» Task to complete:
In the entries that follow, the lines from the one with "sequential,140,3500" through the one with "export IMPL_syn_instance_count=1780" are the ones to write out, exactly and with both ends included. Nothing else should appear.

» Input records:
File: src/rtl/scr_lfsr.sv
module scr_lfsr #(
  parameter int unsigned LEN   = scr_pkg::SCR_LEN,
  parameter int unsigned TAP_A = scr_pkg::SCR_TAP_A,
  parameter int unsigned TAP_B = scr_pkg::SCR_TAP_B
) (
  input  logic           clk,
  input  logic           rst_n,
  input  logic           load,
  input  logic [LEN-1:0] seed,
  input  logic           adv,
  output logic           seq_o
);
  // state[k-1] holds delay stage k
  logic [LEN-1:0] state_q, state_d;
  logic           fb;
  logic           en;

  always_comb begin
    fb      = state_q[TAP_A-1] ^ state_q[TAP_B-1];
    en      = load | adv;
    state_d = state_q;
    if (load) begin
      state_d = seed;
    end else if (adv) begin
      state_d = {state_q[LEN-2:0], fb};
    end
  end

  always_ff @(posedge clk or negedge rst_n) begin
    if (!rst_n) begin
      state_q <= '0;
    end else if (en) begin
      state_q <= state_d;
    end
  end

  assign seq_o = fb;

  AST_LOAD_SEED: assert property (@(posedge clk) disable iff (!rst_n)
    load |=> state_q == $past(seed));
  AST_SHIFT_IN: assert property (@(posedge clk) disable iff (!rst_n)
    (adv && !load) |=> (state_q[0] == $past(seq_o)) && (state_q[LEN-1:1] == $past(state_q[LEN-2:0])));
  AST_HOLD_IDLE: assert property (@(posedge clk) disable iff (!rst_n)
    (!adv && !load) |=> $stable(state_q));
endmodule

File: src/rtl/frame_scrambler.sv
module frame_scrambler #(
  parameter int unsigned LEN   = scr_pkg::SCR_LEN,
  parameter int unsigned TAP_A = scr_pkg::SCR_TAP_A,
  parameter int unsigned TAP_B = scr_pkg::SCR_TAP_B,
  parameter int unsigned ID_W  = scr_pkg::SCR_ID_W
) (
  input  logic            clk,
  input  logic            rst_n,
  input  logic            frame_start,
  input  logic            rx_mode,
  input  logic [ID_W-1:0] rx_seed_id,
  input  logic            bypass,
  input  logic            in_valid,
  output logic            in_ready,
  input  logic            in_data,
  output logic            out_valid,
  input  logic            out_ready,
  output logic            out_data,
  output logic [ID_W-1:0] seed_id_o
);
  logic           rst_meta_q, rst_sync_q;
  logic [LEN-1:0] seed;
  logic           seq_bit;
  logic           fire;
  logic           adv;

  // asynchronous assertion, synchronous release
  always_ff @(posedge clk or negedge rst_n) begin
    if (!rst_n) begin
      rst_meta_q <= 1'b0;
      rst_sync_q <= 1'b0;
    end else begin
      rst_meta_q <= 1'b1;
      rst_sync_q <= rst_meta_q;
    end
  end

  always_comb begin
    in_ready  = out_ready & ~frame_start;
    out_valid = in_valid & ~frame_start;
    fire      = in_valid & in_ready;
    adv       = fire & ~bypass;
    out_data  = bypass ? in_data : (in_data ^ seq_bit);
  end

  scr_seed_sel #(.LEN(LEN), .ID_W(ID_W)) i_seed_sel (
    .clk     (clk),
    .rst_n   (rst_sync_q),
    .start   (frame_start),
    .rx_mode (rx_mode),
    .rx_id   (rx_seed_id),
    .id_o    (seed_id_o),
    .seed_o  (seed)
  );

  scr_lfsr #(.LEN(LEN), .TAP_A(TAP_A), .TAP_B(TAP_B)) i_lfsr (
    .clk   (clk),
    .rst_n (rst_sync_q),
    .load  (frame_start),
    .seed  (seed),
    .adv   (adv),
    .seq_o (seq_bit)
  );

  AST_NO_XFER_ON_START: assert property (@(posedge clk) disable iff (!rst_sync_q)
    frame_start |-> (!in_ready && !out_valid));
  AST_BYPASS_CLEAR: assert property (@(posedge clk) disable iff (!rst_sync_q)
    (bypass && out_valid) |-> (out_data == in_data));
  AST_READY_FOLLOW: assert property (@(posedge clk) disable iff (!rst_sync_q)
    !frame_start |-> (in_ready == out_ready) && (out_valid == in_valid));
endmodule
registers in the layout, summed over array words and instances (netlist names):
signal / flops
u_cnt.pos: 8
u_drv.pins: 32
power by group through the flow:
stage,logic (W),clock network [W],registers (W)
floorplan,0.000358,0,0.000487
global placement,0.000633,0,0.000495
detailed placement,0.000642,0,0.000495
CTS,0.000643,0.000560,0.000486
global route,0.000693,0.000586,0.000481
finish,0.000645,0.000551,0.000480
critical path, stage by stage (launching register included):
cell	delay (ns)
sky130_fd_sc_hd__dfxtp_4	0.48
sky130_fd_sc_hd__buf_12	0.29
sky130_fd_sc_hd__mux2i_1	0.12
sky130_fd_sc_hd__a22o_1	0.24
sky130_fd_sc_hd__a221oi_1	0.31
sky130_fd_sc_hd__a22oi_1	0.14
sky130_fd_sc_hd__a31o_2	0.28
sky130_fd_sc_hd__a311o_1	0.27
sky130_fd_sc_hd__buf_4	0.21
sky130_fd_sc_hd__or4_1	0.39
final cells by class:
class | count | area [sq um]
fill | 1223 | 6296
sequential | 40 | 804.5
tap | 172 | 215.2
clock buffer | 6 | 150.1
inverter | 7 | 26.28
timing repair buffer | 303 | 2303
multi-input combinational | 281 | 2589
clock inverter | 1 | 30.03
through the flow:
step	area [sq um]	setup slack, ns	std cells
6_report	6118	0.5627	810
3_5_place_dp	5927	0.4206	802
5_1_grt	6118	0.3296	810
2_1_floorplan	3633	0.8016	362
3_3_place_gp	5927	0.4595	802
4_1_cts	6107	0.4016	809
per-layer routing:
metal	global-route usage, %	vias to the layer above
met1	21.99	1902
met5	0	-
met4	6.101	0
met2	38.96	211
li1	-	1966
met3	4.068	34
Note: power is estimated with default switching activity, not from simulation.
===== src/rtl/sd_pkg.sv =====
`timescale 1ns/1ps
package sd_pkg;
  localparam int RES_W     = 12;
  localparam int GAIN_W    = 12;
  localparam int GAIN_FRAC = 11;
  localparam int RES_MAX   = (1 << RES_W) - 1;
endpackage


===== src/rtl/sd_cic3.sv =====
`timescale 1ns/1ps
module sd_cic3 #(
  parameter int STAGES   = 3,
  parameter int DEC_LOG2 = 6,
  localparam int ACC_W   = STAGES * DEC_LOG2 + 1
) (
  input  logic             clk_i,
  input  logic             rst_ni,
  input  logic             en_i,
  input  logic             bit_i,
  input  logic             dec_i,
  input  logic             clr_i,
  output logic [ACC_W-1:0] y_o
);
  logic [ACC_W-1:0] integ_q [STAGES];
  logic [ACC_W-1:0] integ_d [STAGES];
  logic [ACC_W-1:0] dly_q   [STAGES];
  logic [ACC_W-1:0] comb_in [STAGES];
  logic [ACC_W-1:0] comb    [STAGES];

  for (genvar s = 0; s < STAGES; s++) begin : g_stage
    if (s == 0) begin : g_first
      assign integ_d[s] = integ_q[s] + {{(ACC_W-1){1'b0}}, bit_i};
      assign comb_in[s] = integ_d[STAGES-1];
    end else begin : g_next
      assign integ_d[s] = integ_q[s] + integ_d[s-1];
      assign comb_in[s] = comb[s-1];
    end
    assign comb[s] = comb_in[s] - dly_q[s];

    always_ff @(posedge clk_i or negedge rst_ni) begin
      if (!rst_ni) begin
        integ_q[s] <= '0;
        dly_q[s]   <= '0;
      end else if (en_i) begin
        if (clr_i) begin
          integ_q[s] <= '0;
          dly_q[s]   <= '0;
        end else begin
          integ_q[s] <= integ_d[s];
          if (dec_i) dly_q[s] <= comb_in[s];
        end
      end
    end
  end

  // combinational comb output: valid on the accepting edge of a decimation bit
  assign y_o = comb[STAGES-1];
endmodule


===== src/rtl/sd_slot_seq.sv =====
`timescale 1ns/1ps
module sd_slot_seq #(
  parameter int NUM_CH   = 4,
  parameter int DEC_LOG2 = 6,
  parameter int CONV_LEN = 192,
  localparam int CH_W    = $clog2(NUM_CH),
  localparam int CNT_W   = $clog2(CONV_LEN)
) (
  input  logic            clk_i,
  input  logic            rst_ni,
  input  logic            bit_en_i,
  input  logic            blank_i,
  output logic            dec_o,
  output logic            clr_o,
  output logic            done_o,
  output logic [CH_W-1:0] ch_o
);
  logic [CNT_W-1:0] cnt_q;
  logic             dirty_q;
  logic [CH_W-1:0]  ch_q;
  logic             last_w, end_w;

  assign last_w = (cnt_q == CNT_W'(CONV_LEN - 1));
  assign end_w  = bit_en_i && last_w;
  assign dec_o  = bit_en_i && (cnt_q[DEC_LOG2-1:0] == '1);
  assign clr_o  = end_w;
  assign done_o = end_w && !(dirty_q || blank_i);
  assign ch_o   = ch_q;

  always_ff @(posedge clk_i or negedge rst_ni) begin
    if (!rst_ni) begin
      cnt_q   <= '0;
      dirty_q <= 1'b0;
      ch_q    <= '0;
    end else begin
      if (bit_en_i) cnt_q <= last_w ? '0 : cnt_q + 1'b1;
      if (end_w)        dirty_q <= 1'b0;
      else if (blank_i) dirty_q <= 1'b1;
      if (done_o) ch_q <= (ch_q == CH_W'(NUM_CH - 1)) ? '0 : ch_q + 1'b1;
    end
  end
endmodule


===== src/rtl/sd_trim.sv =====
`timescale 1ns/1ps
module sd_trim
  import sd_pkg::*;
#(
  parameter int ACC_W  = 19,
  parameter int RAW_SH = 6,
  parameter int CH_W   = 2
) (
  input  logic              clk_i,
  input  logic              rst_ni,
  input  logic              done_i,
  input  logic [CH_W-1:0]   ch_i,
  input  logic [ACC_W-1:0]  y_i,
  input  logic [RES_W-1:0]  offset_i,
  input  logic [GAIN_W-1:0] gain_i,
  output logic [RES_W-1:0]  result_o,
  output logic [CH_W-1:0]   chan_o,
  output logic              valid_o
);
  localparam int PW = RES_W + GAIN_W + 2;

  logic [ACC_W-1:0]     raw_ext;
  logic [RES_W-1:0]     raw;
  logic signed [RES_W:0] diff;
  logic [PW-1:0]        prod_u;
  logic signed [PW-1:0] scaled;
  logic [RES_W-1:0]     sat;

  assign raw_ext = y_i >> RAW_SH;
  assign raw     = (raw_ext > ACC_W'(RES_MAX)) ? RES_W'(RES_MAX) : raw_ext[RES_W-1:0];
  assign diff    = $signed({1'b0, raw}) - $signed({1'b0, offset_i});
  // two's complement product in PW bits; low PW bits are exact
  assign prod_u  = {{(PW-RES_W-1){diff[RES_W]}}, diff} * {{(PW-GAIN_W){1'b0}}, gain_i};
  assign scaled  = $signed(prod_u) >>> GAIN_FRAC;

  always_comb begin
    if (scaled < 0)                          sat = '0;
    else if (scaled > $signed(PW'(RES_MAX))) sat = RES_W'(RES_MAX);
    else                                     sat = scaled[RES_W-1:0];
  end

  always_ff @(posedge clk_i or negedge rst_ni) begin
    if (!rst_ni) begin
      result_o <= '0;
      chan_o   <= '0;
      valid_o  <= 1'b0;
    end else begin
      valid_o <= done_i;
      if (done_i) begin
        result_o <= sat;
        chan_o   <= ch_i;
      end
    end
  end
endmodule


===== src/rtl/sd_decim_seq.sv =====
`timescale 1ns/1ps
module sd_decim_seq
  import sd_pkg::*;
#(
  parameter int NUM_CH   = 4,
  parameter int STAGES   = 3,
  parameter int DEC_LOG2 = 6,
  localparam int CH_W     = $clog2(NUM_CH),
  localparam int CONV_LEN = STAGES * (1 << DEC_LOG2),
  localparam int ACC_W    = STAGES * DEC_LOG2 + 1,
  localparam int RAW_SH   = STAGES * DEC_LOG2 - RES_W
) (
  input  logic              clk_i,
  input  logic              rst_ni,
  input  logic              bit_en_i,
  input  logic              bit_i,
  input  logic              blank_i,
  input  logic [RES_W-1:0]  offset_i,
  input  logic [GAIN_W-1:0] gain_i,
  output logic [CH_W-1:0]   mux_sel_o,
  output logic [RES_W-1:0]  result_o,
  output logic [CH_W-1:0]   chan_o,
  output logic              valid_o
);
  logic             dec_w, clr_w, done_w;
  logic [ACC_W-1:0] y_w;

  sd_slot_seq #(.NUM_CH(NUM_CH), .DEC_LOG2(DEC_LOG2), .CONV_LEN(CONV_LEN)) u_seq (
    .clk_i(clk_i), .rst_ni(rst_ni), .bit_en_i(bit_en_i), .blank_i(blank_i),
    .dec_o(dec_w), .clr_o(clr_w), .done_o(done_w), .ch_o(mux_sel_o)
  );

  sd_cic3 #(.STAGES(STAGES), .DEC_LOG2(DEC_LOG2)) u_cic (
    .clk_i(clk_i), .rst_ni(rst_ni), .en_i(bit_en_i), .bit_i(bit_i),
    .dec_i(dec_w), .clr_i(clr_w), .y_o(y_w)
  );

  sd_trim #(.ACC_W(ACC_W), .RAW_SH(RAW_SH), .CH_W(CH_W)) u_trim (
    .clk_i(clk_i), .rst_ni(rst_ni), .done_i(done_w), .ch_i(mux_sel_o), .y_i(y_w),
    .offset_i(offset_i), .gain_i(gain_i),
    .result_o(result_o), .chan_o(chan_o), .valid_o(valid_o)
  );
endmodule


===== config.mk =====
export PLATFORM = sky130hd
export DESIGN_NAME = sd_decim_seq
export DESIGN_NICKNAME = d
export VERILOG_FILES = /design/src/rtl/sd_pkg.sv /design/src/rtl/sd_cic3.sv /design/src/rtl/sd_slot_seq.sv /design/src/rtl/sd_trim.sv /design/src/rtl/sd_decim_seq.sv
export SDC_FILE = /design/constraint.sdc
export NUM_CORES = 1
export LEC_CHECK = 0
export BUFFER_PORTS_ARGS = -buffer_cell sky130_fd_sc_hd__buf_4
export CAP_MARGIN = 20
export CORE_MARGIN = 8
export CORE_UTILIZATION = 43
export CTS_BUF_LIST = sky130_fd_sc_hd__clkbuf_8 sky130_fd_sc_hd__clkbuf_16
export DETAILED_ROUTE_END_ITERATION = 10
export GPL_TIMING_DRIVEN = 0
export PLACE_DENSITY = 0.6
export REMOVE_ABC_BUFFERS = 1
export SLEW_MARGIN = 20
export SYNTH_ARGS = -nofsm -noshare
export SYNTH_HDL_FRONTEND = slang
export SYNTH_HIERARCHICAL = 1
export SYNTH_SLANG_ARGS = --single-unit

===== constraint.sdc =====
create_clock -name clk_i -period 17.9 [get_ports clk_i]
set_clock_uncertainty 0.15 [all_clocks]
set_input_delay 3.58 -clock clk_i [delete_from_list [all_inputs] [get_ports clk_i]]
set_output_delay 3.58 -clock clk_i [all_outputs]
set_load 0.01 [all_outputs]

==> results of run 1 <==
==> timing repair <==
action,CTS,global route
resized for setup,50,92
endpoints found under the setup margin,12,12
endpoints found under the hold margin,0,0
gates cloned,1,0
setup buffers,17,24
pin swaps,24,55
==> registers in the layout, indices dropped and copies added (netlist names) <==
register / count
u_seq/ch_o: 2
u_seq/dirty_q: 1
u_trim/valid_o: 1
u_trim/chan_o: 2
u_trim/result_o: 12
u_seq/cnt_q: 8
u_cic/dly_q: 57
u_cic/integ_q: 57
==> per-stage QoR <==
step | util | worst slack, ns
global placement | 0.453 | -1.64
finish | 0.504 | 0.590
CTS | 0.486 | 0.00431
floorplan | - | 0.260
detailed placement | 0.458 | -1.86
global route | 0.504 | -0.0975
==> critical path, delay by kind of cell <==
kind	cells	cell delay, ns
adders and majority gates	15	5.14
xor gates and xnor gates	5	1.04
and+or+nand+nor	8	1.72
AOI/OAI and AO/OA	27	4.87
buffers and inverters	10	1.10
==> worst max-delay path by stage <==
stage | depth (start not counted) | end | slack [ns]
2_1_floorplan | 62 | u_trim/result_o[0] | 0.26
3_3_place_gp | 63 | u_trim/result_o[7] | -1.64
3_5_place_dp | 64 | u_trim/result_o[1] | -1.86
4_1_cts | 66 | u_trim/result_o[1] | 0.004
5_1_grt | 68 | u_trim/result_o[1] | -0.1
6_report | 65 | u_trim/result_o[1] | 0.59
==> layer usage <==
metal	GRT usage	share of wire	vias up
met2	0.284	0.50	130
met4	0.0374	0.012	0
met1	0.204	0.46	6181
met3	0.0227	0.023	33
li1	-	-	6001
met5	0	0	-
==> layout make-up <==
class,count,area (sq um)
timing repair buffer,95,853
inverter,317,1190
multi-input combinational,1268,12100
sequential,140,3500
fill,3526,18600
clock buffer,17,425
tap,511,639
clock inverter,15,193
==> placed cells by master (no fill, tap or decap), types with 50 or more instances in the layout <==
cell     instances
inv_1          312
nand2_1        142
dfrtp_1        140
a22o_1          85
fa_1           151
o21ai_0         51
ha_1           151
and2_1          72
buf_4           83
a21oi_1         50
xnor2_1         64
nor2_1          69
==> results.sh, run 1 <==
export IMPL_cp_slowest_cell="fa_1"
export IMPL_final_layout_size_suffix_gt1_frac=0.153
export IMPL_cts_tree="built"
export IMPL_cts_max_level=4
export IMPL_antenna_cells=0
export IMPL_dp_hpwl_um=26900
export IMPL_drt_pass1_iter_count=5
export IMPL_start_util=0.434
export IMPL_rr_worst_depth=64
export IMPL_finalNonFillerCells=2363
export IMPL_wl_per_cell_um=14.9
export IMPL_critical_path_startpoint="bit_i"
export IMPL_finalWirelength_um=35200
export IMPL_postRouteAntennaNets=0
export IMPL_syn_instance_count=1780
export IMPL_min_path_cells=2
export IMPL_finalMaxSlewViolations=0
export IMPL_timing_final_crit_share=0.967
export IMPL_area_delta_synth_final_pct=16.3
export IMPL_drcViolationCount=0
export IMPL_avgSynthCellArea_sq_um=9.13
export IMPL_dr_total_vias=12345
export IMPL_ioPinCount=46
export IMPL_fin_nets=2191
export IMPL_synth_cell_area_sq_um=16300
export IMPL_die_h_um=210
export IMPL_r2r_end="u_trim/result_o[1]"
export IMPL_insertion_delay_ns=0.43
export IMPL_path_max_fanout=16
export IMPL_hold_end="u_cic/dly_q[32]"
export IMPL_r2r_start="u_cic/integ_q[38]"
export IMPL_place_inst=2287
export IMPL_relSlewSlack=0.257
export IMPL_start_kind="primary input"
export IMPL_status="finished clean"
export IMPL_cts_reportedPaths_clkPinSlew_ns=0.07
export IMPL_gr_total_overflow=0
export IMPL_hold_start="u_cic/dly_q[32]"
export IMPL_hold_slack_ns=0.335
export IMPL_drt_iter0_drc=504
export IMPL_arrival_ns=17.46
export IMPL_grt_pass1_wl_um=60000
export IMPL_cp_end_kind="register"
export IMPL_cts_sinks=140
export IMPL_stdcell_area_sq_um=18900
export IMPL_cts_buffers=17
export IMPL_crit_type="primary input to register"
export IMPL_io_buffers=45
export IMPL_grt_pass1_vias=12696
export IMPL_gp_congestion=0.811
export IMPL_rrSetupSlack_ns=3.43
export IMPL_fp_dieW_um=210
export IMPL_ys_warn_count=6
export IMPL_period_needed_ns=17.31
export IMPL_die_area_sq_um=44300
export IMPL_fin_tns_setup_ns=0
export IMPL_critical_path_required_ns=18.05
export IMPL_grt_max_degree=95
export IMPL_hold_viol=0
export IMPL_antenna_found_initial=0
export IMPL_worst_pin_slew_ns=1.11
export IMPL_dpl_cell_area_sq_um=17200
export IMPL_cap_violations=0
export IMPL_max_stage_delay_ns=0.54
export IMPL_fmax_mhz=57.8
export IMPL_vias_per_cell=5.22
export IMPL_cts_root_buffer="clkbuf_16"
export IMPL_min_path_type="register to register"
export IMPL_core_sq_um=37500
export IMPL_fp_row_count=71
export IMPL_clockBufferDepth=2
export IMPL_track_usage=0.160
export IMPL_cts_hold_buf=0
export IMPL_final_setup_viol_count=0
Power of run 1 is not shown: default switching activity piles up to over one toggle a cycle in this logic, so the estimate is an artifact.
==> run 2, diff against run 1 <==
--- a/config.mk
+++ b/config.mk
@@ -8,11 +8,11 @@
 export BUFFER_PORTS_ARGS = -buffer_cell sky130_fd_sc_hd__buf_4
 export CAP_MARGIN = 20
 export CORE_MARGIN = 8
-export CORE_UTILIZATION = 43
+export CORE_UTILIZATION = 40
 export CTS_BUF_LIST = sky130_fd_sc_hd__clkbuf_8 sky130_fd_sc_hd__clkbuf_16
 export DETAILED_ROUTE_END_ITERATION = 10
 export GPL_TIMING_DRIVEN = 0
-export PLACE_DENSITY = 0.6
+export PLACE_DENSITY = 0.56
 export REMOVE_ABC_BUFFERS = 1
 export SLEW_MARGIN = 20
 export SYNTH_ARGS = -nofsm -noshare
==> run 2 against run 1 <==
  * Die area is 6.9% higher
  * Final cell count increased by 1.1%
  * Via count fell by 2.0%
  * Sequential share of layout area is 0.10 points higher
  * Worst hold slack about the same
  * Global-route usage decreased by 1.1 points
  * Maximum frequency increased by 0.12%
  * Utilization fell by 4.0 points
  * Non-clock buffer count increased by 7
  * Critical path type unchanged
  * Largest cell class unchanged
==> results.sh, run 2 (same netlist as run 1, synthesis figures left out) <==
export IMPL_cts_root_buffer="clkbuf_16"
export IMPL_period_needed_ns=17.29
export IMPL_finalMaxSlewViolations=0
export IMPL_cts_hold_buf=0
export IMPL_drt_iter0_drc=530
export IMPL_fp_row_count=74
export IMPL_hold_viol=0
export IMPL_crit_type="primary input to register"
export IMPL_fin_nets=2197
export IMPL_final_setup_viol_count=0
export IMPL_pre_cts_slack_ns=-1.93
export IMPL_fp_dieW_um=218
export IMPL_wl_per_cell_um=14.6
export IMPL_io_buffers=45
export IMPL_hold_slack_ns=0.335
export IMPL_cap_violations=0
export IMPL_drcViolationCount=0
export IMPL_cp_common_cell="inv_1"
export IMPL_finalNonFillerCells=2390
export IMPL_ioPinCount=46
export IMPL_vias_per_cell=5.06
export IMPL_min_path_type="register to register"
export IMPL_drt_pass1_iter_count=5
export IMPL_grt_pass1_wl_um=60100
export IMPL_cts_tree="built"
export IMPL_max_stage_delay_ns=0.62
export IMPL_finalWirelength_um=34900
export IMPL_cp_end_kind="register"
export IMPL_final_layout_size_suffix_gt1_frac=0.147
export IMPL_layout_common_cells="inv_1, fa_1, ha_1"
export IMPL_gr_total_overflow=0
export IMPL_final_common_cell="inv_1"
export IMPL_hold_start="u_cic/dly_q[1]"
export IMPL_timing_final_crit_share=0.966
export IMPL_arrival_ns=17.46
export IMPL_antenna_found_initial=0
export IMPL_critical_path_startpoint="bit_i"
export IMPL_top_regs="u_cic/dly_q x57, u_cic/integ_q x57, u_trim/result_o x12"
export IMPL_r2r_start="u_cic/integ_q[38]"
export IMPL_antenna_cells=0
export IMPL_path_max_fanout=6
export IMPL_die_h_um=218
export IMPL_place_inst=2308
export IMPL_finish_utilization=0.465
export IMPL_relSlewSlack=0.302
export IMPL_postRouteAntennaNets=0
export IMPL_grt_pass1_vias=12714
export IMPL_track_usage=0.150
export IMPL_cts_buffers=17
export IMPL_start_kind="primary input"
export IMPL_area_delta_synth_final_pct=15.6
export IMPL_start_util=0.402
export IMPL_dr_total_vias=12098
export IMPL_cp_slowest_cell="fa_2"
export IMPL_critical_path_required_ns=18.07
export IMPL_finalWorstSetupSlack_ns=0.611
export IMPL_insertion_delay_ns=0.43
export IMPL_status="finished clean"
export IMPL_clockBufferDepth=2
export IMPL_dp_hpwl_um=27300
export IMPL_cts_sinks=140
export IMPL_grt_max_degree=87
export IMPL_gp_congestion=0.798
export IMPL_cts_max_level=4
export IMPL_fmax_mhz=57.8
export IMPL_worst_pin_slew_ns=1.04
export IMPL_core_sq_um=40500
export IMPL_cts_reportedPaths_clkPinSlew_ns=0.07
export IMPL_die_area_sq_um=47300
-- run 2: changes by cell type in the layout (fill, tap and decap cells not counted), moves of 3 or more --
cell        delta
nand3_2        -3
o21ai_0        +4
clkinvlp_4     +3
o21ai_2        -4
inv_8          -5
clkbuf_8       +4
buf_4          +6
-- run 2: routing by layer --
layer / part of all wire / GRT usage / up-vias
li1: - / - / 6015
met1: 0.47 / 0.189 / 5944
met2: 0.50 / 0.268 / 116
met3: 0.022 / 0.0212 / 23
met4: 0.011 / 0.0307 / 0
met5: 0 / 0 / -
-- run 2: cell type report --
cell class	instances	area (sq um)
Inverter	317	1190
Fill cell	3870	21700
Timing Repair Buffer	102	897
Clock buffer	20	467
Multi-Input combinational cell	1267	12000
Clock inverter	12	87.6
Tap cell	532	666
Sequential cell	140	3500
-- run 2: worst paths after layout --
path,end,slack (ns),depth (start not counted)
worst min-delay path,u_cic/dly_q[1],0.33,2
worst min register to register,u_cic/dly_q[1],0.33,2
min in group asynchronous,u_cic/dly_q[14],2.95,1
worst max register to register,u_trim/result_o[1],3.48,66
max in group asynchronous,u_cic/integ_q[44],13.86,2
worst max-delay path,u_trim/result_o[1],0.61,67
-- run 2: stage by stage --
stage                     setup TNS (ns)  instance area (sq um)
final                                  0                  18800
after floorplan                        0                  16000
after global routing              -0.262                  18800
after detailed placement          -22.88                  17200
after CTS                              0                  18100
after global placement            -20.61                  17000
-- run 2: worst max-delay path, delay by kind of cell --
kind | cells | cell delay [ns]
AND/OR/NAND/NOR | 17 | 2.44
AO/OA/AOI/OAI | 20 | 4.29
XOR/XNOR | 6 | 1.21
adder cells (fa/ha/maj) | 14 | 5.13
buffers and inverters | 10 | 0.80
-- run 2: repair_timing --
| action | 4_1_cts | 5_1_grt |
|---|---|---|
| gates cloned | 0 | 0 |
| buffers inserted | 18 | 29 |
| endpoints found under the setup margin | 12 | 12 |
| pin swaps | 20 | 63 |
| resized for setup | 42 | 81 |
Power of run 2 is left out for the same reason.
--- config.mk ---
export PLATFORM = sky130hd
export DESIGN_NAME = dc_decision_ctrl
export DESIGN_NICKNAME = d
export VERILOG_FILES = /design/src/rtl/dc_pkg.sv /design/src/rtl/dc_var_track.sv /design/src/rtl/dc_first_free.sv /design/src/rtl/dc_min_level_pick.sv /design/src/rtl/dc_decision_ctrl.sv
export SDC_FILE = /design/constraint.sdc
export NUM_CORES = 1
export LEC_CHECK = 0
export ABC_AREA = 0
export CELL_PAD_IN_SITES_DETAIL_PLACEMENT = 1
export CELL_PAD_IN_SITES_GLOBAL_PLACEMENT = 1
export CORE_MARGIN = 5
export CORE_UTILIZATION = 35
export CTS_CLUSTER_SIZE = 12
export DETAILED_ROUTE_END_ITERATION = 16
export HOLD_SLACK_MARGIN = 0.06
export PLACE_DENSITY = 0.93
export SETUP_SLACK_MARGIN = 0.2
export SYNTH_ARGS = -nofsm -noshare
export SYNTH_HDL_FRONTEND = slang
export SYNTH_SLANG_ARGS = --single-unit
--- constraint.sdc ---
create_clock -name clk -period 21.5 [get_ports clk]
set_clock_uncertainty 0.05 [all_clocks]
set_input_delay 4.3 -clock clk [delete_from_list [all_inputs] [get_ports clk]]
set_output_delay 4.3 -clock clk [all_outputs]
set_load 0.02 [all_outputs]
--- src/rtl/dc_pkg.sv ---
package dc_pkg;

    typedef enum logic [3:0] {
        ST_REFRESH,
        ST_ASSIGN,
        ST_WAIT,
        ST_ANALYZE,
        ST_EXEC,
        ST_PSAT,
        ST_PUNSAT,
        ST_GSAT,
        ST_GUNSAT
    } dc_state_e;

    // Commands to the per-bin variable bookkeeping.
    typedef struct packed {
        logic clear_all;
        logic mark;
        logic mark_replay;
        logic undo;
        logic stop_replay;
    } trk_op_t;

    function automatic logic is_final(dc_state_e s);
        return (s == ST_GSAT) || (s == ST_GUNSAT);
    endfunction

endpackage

» Solution to this problem:
sequential,140,3500
fill,3526,18600
clock buffer,17,425
tap,511,639
clock inverter,15,193
==> placed cells by master (no fill, tap or decap), types with 50 or more instances in the layout <==
cell     instances
inv_1          312
nand2_1        142
dfrtp_1        140
a22o_1          85
fa_1           151
o21ai_0         51
ha_1           151
and2_1          72
buf_4           83
a21oi_1         50
xnor2_1         64
nor2_1          69
==> results.sh, run 1 <==
export IMPL_cp_slowest_cell="fa_1"
export IMPL_final_layout_size_suffix_gt1_frac=0.153
export IMPL_cts_tree="built"
export IMPL_cts_max_level=4
export IMPL_antenna_cells=0
export IMPL_dp_hpwl_um=26900
export IMPL_drt_pass1_iter_count=5
export IMPL_start_util=0.434
export IMPL_rr_worst_depth=64
export IMPL_finalNonFillerCells=2363
export IMPL_wl_per_cell_um=14.9
export IMPL_critical_path_startpoint="bit_i"
export IMPL_finalWirelength_um=35200
export IMPL_postRouteAntennaNets=0
export IMPL_syn_instance_count=1780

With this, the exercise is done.